Redemption: Retailers need to develop and implement clear and comprehensive price/value communication programs that educate shoppers about all the ways they can save across the store. Successful programs often start with a single price/value/savings theme. All elements of the program (messages, signs, shelf tags, prices, etc.) are clearly defined and linked to the overall program theme.

Mistake #2: Inconsistency across Departments

Retailers commonly employ different sets of price/value communication tactics in the center-store than they do in perishables. The meat department will have their own set of price/value communication vehicles and messages as will the produce department, etc. However, this sub-optimizes the opportunity to send a clear and consistent “total store” message.

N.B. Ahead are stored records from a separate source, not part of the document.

$ cat config.mk
export PLATFORM = sky130hd
export DESIGN_NAME = pwk_tone_tx
export DESIGN_NICKNAME = d
export VERILOG_FILES = /design/src/rtl/pwk_tx_pkg.sv /design/src/rtl/pwk_slot_timer.sv /design/src/rtl/pwk_carrier_gen.sv /design/src/rtl/pwk_bit_shifter.sv /design/src/rtl/pwk_tone_tx.sv
export SDC_FILE = /design/constraint.sdc
export NUM_CORES = 1
export LEC_CHECK = 0
export ABC_AREA = 1
export BUFFER_PORTS_ARGS = -buffer_cell sky130_fd_sc_hd__buf_2
export CORE_MARGIN = 5
export CORE_UTILIZATION = 31
export CTS_BUF_LIST = sky130_fd_sc_hd__clkbuf_4
export CTS_CLUSTER_SIZE = 24
export DETAILED_ROUTE_END_ITERATION = 7
export MAX_ROUTING_LAYER = met4
export PLACE_DENSITY = 0.58
export SLEW_MARGIN = 20
export SYNTH_ARGS = -nofsm -noshare
export SYNTH_HDL_FRONTEND = slang
export SYNTH_SLANG_ARGS = --single-unit
$ cat constraint.sdc
create_clock -name clk -period 3.8 [get_ports clk]
set_input_delay 0.19 -clock clk [delete_from_list [all_inputs] [get_ports clk]]
set_output_delay 0.19 -clock clk [all_outputs]
set_load 0.02 [all_outputs]
$ cat src/rtl/pwk_tx_pkg.sv
// Shared constants and types for the pulse-width-keyed tone transmitter.
// All phase lengths are counted in slots. A slot is the basic 0.5 ms unit,
// and its length in clock cycles is derived in the top module.
package pwk_tx_pkg;

    localparam int unsigned SLOTS_PER_BIT    = 3;
    localparam int unsigned BITS_PER_BYTE    = 9;   // eight data bits and parity
    localparam int unsigned TAIL_SHORT_SLOTS = 12;  // 6 ms of closing silence
    localparam int unsigned GAP_SLOTS        = 32;  // 16 ms, above the 15 ms gap
    localparam int unsigned BURST_SLOTS      = 25;  // 12.5 ms burst

    typedef enum logic [2:0] {
        ST_IDLE,
        ST_LEAD_GAP,
        ST_DATA,
        ST_MID_GAP,
        ST_BURST,
        ST_TAIL
    } seq_state_t;

    // Parity bit that makes the total count of ones odd.
    function automatic logic odd_parity(input logic [7:0] d);
        return ~^d;
    endfunction

endpackage

$ cat src/rtl/pwk_slot_timer.sv
// Slot timer: while run is high it divides the clock into slots of
// SLOT_CYC cycles and pulses tick in the last cycle of each slot.
// Assumes run is held low in idle, so the first slot after a start is full.
module pwk_slot_timer #(
    parameter int unsigned SLOT_CYC = 25000
) (
    input  logic clk,
    input  logic rst_n,
    input  logic run,
    output logic tick
);
    localparam int unsigned CW = (SLOT_CYC > 1) ? $clog2(SLOT_CYC) : 1;

    logic [CW-1:0] cnt;

    // Count cycles within the current slot, and clear the count when stopped.
    always_ff @(posedge clk) begin
        if (!rst_n || !run) begin
            cnt <= '0;
        end else if (cnt == CW'(SLOT_CYC - 1)) begin
            cnt <= '0;
        end else begin
            cnt <= cnt + 1'b1;
        end
    end

    assign tick = run && (cnt == CW'(SLOT_CYC - 1));

endmodule

$ cat src/rtl/pwk_carrier_gen.sv
// Carrier generator: a free-running divider makes a square wave with a
// half period of HALF_CYC cycles, which is passed out only while gate is high.
// Assumes HALF_CYC is at least 1.
module pwk_carrier_gen #(
    parameter int unsigned HALF_CYC = 1136
) (
    input  logic clk,
    input  logic rst_n,
    input  logic gate,
    output logic carrier
);
    localparam int unsigned CW = (HALF_CYC > 1) ? $clog2(HALF_CYC) : 1;

    logic [CW-1:0] cnt;
    logic          sq;

    // Toggle the square wave every HALF_CYC cycles.
    always_ff @(posedge clk) begin
        if (!rst_n) begin
            cnt <= '0;
            sq  <= 1'b0;
        end else if (cnt == CW'(HALF_CYC - 1)) begin
            cnt <= '0;
            sq  <= ~sq;
        end else begin
            cnt <= cnt + 1'b1;
        end
    end

    assign carrier = gate & sq;

endmodule

$ cat src/rtl/pwk_bit_shifter.sv
// Byte shifter: holds a byte with its parity bit and walks through the
// nine bits, MSB first, three slots per bit. It produces the envelope of
// the current slot. A load takes priority over an advance in the same cycle.
module pwk_bit_shifter
    import pwk_tx_pkg::*;
(
    input  logic       clk,
    input  logic       rst_n,
    input  logic       load,
    input  logic [7:0] load_byte,
    input  logic       advance,
    output logic       env,
    output logic       at_end
);
    logic [BITS_PER_BYTE-1:0] sh;
    logic [3:0]               bit_idx;
    logic [1:0]               slot_idx;

    // Load a new byte, or step to the next slot and bit on each advance.
    always_ff @(posedge clk) begin
        if (!rst_n) begin
            sh       <= '0;
            bit_idx  <= '0;
            slot_idx <= '0;
        end else if (load) begin
            sh       <= {load_byte, odd_parity(load_byte)};
            bit_idx  <= '0;
            slot_idx <= '0;
        end else if (advance) begin
            if (slot_idx == 2'(SLOTS_PER_BIT - 1)) begin
                slot_idx <= '0;
                bit_idx  <= bit_idx + 1'b1;
                sh       <= {sh[BITS_PER_BYTE-2:0], 1'b0};
            end else begin
                slot_idx <= slot_idx + 1'b1;
            end
        end
    end

    // Slot 0 always carries tone; slot 1 carries it only for a 0 bit.
    assign env    = (slot_idx == 2'd0) || ((slot_idx == 2'd1) && !sh[BITS_PER_BYTE-1]);
    assign at_end = (bit_idx == 4'(BITS_PER_BYTE - 1)) && (slot_idx == 2'(SLOTS_PER_BIT - 1));

endmodule

$ cat src/rtl/pwk_tone_tx.sv
// Pulse-width-keyed tone bus transmitter (top).
// Takes bytes through a valid/ready handshake with a single-entry holding
// register, and runs this sequence: optional lead gap (when the steady tone
// was on), data, optional gap and tone burst, then a silent tail. It drives
// the carrier envelope and the gated carrier. Assumes the caller offers each
// next byte before the current byte ends; a late byte ends the message.
module pwk_tone_tx
    import pwk_tx_pkg::*;
#(
    parameter int unsigned CLK_FREQ_HZ = 50_000_000,
    parameter int unsigned SLOT_US     = 500,
    parameter int unsigned TONE_HZ     = 22_000
) (
    input  logic       clk,
    input  logic       rst_n,
    input  logic       in_valid,
    input  logic [7:0] in_data,
    input  logic       in_last,
    input  logic       burst_en,
    input  logic       burst_sel,
    output logic       in_ready,
    input  logic       tone_en,
    output logic       tone_gate,
    output logic       tone_out,
    output logic       busy
);
    localparam int unsigned SLOT_CYC = (CLK_FREQ_HZ / 1_000_000) * SLOT_US;
    localparam int unsigned HALF_CYC = CLK_FREQ_HZ / (2 * TONE_HZ);
    localparam int unsigned PHW      = $clog2(GAP_SLOTS);
    localparam logic [PHW-1:0] GAP_END   = PHW'(GAP_SLOTS - 1);
    localparam logic [PHW-1:0] BURST_END = PHW'(BURST_SLOTS - 1);
    localparam logic [PHW-1:0] SHORT_END = PHW'(TAIL_SHORT_SLOTS - 1);

    seq_state_t     st, st_nx;
    logic           tick;
    logic           take;
    logic [PHW-1:0] ph_cnt;
    logic [PHW-1:0] tail_end;
    logic           tail_long;
    logic           tone_on;
    logic           env;
    logic           at_end;

    logic           hold_vld;
    logic [7:0]     hold_byte;
    logic           hold_last;
    logic           hold_bst_en;
    logic           hold_bst_sel;
    logic           cur_last;
    logic           act_bst_en;
    logic           act_bst_sel;
    logic           accept;

    assign in_ready = !hold_vld;
    assign accept   = in_valid && !hold_vld;
    assign busy     = (st != ST_IDLE);
    assign tail_end = tail_long ? GAP_END : SHORT_END;

    pwk_slot_timer #(.SLOT_CYC(SLOT_CYC)) slot_timer_i (
        .clk   (clk),
        .rst_n (rst_n),
        .run   (busy),
        .tick  (tick)
    );

    pwk_bit_shifter shifter_i (
        .clk       (clk),
        .rst_n     (rst_n),
        .load      (take),
        .load_byte (hold_byte),
        .advance   (tick),
        .env       (env),
        .at_end    (at_end)
    );

    pwk_carrier_gen #(.HALF_CYC(HALF_CYC)) carrier_i (
        .clk     (clk),
        .rst_n   (rst_n),
        .gate    (tone_gate),
        .carrier (tone_out)
    );

    // Holding register: capture an offered byte when empty, release it on take.
    always_ff @(posedge clk) begin
        if (!rst_n) begin
            hold_vld     <= 1'b0;
            hold_byte    <= '0;
            hold_last    <= 1'b0;
            hold_bst_en  <= 1'b0;
            hold_bst_sel <= 1'b0;
        end else if (accept) begin
            hold_vld     <= 1'b1;
            hold_byte    <= in_data;
            hold_last    <= in_last;
            hold_bst_en  <= in_last && burst_en;
            hold_bst_sel <= burst_sel;
        end else if (take) begin
            hold_vld     <= 1'b0;
        end
    end

    // Attributes of the byte now in the shifter, copied when it is taken.
    always_ff @(posedge clk) begin
        if (!rst_n) begin
            cur_last    <= 1'b0;
            act_bst_en  <= 1'b0;
            act_bst_sel <= 1'b0;
        end else if (take) begin
            cur_last    <= hold_last;
            act_bst_en  <= hold_bst_en;
            act_bst_sel <= hold_bst_sel;
        end
    end

    // Sequencer next state and the byte-take strobe.
    always_comb begin
        st_nx = st;
        take  = 1'b0;
        unique case (st)
            ST_IDLE: begin
                if (hold_vld) begin
                    if (tone_on) begin
                        st_nx = ST_LEAD_GAP;
                    end else begin
                        st_nx = ST_DATA;
                        take  = 1'b1;
                    end
                end
            end
            ST_LEAD_GAP: begin
                if (tick && ph_cnt == GAP_END) begin
                    st_nx = ST_DATA;
                    take  = 1'b1;
                end
            end
            ST_DATA: begin
                if (tick && at_end) begin
                    if (!cur_last && hold_vld) begin
                        take = 1'b1;
                    end else if (act_bst_en) begin
                        st_nx = ST_MID_GAP;
                    end else begin
                        st_nx = ST_TAIL;
                    end
                end
            end
            ST_MID_GAP: begin
                if (tick && ph_cnt == GAP_END) begin
                    st_nx = ST_BURST;
                end
            end
            ST_BURST: begin
                if (tick && ph_cnt == BURST_END) begin
                    st_nx = ST_TAIL;
                end
            end
            ST_TAIL: begin
                if (tick && ph_cnt == tail_end) begin
                    st_nx = ST_IDLE;
                end
            end
            default: st_nx = ST_IDLE;
        endcase
    end

    // State register.
    always_ff @(posedge clk) begin
        if (!rst_n) begin
            st <= ST_IDLE;
        end else begin
            st <= st_nx;
        end
    end

    // Slot count within the current phase, cleared on every state change.
    always_ff @(posedge clk) begin
        if (!rst_n || (st_nx != st)) begin
            ph_cnt <= '0;
        end else if (tick) begin
            ph_cnt <= ph_cnt + 1'b1;
        end
    end

    // Pick the tail length as the tail begins.
    always_ff @(posedge clk) begin
        if (!rst_n) begin
            tail_long <= 1'b0;
        end else if (st_nx == ST_TAIL && st != ST_TAIL) begin
            tail_long <= (st == ST_BURST) || tone_en;
        end
    end

    // Steady tone: allowed only while idle with nothing waiting.
    always_ff @(posedge clk) begin
        if (!rst_n) begin
            tone_on <= 1'b0;
        end else begin
            tone_on <= (st == ST_IDLE) && (st_nx == ST_IDLE) && tone_en;
        end
    end

    // Carrier envelope for the current phase.
    always_comb begin
        unique case (st)
            ST_IDLE:  tone_gate = tone_on;
            ST_DATA:  tone_gate = env;
            ST_BURST: tone_gate = act_bst_sel ? ((ph_cnt % PHW'(3)) == '0) : 1'b1;
            default:  tone_gate = 1'b0;
        endcase
    end

endmodule

======== Yosys cells after proc, flatten, opt, wreduce, memory -nomap -nowiden ========
Index checks and enable logic that the tools add are counted.
word-level totals
  output and inout port bits .............. 4
  word-level logic and storage cells ...... 104
  register bits after elaboration ......... 67
cells by class
  equal/unequal tests ..................... 16
  multiplexer cells ....................... 25
  divide/modulo/power cells ............... 1
  reductions and logical operators ........ 36
  bitwise operators ....................... 3
  add/subtract/negate cells ............... 5
operators with widths
  operator                 number
  $mux W9                  3
  $mux W3                  8
  $pmux W3 S6              1
  $add A15 B1 Y15 const B  1
  $eq A15 B15 Y1 const B   1
  $logic_and A1 B1 Y1      13
  $add A11 B1 Y11 const B  1
  $eq A11 B11 Y1 const B   1
  $eq A5 B5 Y1 const B     2
  $eq A3 B3 Y1 const B     3
  $mux W1                  8
  $reduce_xnor A8 Y1       1
  $eq A3 B2 Y1 const B     2
  $logic_not A3 Y1         2
  $pmux W1 S3              2
  $reduce_bool A2 Y1       3
  $reduce_or A2 Y1         3
  $add A5 B1 Y5 const B    1
  $eq A5 B5 Y1             1
  $logic_not A1 Y1         5
  $logic_not A5 Y1         1
  $mod A5 B2 Y5 const B    1
  $mux W5                  1
  $add A4 B1 Y4 const B    1
  other kinds (14)         20

======== Logic depth before layout (Yosys ltp) ========
  depth in word-level cells ............... 8
  depth in mapped cells ................... 20
  depth with buffers taken out ............ 19

======== Cells and area by module ========
From an unflattened synthesis, not the netlist that was laid out.
second synthesis, totals
  cells, all modules ...................... 574
  area, all modules ....................... 3819.9 um^2
by module, submodules not included
  module           area each (um^2)  instances  cells an instance  seq. area each (um^2)
  pwk_tone_tx      1491.4            1          221                500.5
  pwk_bit_shifter  909.6             1          141                300.3
  pwk_slot_timer   847.1             1          133                300.3
  pwk_carrier_gen  571.8             1          79                 240.2

======== Worst setup path after synthesis ========
No wires, ideal clock.
  kind .................................... register to output
  start point ............................. register ph_cnt[4]
  end point ............................... output port tone_out
  path buffers ............................ 1
  slack ................................... 1.316 ns
  arrival time ............................ 2.294 ns
  cell stages (with the launch flop) ...... 20
  cells stage by stage .................... dfxtp_1 clkbuf_2 inv_1 o21ai_1 nand3_1 nand3_1 xor2_1 ha_1 inv_1 nand2_1 nand3_1 nand2_1 nand3_1 a21oi_1 nand2_1 nand2_1 nand2_1 nand3_1 nand2_1 inv_1
between the ends
  word-level cells in the longest chain between the ends .. 5
ends and longest elaborated chain
  what                      line                   text
  start: declaration        pwk_tone_tx.sv:37      logic [PHW-1:0] ph_cnt;
  start signal: assignment  pwk_tone_tx.sv:180     ph_cnt <= ph_cnt + 1'b1;
  $mod A5 B2 Y5             pwk_tone_tx.sv:207     ST_BURST: tone_gate = act_bst_sel ? ((ph_cnt % PHW'(3)) == '0) : 1'b1;
  $logic_not A5 Y1          pwk_tone_tx.sv:207
  $mux W1                   pwk_tone_tx.sv:207
  $pmux W1 S3               pwk_tone_tx.sv:204     unique case (st)
  via tone_gate             pwk_tone_tx.sv:23      output logic tone_gate,
  $and A1 B1 Y1             pwk_carrier_gen.sv:30  assign carrier = gate & sq;
  end: declaration          pwk_tone_tx.sv:24      output logic tone_out,
The timed path passes the listed nets, and every way through them passes these cells.

======== Worst setup path after layout ========
  start point ............................. register ph_cnt[4]
  end point ............................... output port tone_out
between the ends
  word-level cells in the longest chain between the ends .. 5
ends and longest elaborated chain
  what              line
  $mod A5 B2 Y5     pwk_tone_tx.sv:207
  $logic_not A5 Y1  pwk_tone_tx.sv:207
  $mux W1           pwk_tone_tx.sv:207
  $pmux W1 S3       pwk_tone_tx.sv:204
  $and A1 B1 Y1     pwk_carrier_gen.sv:30
No other way between the ends.

==> results.md <==
* Via count of the first global-routing pass at 3009
* Worst clock skew on the final layout at 15.2 ps
* Root buffer selected by CTS: clkbuf_4
* Effective utilization at floorplan at 0.313
* Worst hold path type: primary input to flop
* Top delay family on crit path: simple AND/OR/NAND/NOR gates
* Synth warnings at 0
* Crit path largest cell delay at 490 ps
* Combinational share of power at 0.208
* Actual transition at the worst max-transition pin at 572 ps
* Number of H-tree levels at 3
* Routed wire per std cell at 10.3 um
* Proportion of layout cells with a drive suffix above 1 at 0.0971
* Setup CP Type: flop to output port
* Fraction of the cycle the final worst path needs at 0.849
* Combined buffer and inverter count along the critical path at 4
* Average instance area after synthesis at 6.82 sq um
* Largest area contributor in the netlist: dfxtp_1
* Share of async-settable or async-resettable flops after synthesis at 0
* Clock tree from TritonCTS: yes
* Post-layout instance count excluding filler cells at 689
* Distinct cell type count of the synthesized netlist at 36
* RSZ-0062 raised after global routing: false
* List of most frequent post-synthesis cells: nand2_1, nor2_1, dfxtp_1
* Kind of start point of the critical path: flop
* Reg power frac at 0.458
* Number of nets with antenna violations after detailed routing at 0
* Buffers added on ports at 18
* Antenna violations before repair at 0
* Remaining Overflow, GRT at 0
* Clk slew on worst S/H paths at 120 ps
* Post-Syn Instances at 520
* Biggest fanout along the worst timing path at 9
* Fmax achieved at 0.310 GHz
* Post-Syn Nets at 545
* Cell-by-cell listing of the critical path: inv_1 > o21ai_1 > nand3_1 > nand3_1 > xor2_1 > ha_1 > inv_1 > nand2_1 > nand3_1 > nand2_1 > nand3_1 > a21oi_1 > nand2_1 > nand2_1 > nand2_1 > nand3_1 > nand2_1 > inv_1 > buf_2
* Final GP Congestion at 0.815
* WP data required at 3610 ps
* Iter 0 DRT Violations at 165
* Number of buffers inserted during clock tree synthesis at 9
* R2r setup slk at 1370 ps
* Post-synth top flop: dfxtp_1
* Internal Dissipation at 0.00123 W
* Total Power at 0.00179 W
* All-layer global routing usage at 0.117
* Area share of the leading cell type in the synthesized netlist at 0.378
* Via total after detailed routing at 3201
* Minimum hold slack at 27.3 ps
* Final Hold Viols at 0
* Slew Viols, Final at 0
* Status: completed
* HPWL after DPL at 5240 um
* TritonCTS Sinks at 67
* Max-Cap Viols at 0
* Num ports at 19
* Core Rows at 39
* Antenna diode instance count at 0
* Endpoint arrival time on the critical path at 3040 ps
* Die width at 117 um
* Leakage power summed over all cells at 1.66 nW
* Net switching power at 0.000560 W
* Count of TritonRoute iterations in the first routing pass at 4
* Cell with the most instances after synthesis: nand2_1
* Clock period minus worst slack at 3230 ps
* Slowest cell on the critical path: dfxtp_1
* Synthesis-to-layout area growth at 11.8%
* Clock network fraction of design power at 0.333
* EDFF count, synth at 0
* Maximum buffer depth of the clock tree at 2
* Fin Setup TNS at 0 ps
* Cell types occupying the most area after synthesis: dfxtp_1, nand2_1, nor2_1
* Overall die area at 13700 sq um
* Number of synthesized register bits at 67
* Cell area after synthesis at 3550 sq um
* Switching Share at 0.312
* Setup violation total in the final timing report at 0
* Sequential fraction of the synthesis area at 0.378
* Die height at 117 um
* Clock Latency Late Sink at 410 ps
* Global-route wire length before repair at 12800 um
* Total of fill cells in the finished design at 1213
* Sort of element at the end of the critical path: output port
* DRT Wirelength at 7100 um
* Via density at 4.65
* Number of nets in the finished design at 566
* Cell repeated most along the worst path: nand2_1
* Core footprint at 11300 sq um
* Worst vdd rail ir drop at 0.193 mV
* Pwr dens at 452 nW/um^2
* Number of design rule violations left after detail routing at 0
* DP Cell Count at 671
* Maximum number of pins on one net before global-route repair at 31
* Worst rel slew slack at 0.618
metrics by stage:
| stage | setup slack [ps] | instance area, sq um | utilization |
|---|---|---|---|
| after detailed placement | 1050 | 3760 | 0.332 |
| final | 574 | 3960 | 0.350 |
| after CTS | 551 | 3960 | 0.350 |
| after floorplan | 1320 | 3550 | - |
| after global placement | 1210 | 3760 | 0.332 |
| after global routing | 230 | 3960 | 0.350 |
sequential cells by signal (all words and copies together) (netlist names), 2 cells and up:
| signal | count |
|---|---|
| carrier_i.cnt | 11 |
| hold_byte | 8 |
| ph_cnt | 5 |
| shifter_i.bit_idx | 4 |
| shifter_i.sh | 9 |
| shifter_i.slot_idx | 2 |
| slot_timer_i.cnt | 15 |
| st | 3 |
cell usage in the layout (no fill, tap or decap), types with 3 or more instances in the layout:
master,n
nand4_1,11
inv_1,61
nand2_1,114
buf_2,18
nor2_1,83
bufinv_16,3
nor3_1,8
nand2_2,5
o21ai_0,35
a21oi_1,27
clkinv_1,3
dfxtp_1,67
or2_2,4
xnor2_1,7
ha_1,10
xor2_1,7
clkbuf_4,9
nor3b_1,12
nand3_1,33
routing by layer:
| metal | vias to the layer above | share of wire | wire, um | GRT usage |
|---|---|---|---|---|
| met2 | 36 | 0.45 | 3180 | 0.184 |
| met4 | 0 | 0.022 | 159 | 0.0459 |
| met5 | - | 0 | 0 | - |
| li1 | 1716 | - | - | - |
| met1 | 1438 | 0.50 | 3550 | 0.146 |
| met3 | 11 | 0.029 | 209 | 0.0252 |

Redemption: Since shopper price impression of a retailer is driven by their experiences across the store, i.e., in the center-store aisles and perishables departments, best practice retailers leverage a single price/value program across all departments. This consistency clarifies communication and educates shoppers about all the ways to save, regardless of department.

Mistake #3: Subtle Signs and Tags

Some retailers have spent a great deal of money designing and building new stores—many with expensive floors, shelving, fixtures, etc.—and are reluctant to allow promotional signs and shelf tags to “clash” with the creative ambiance. So, they design promotional signs and shelf tags that purposefully blend into the décor, so as not to distract shoppers. Unfortunately, this often means that shoppers miss many of the price/value messages.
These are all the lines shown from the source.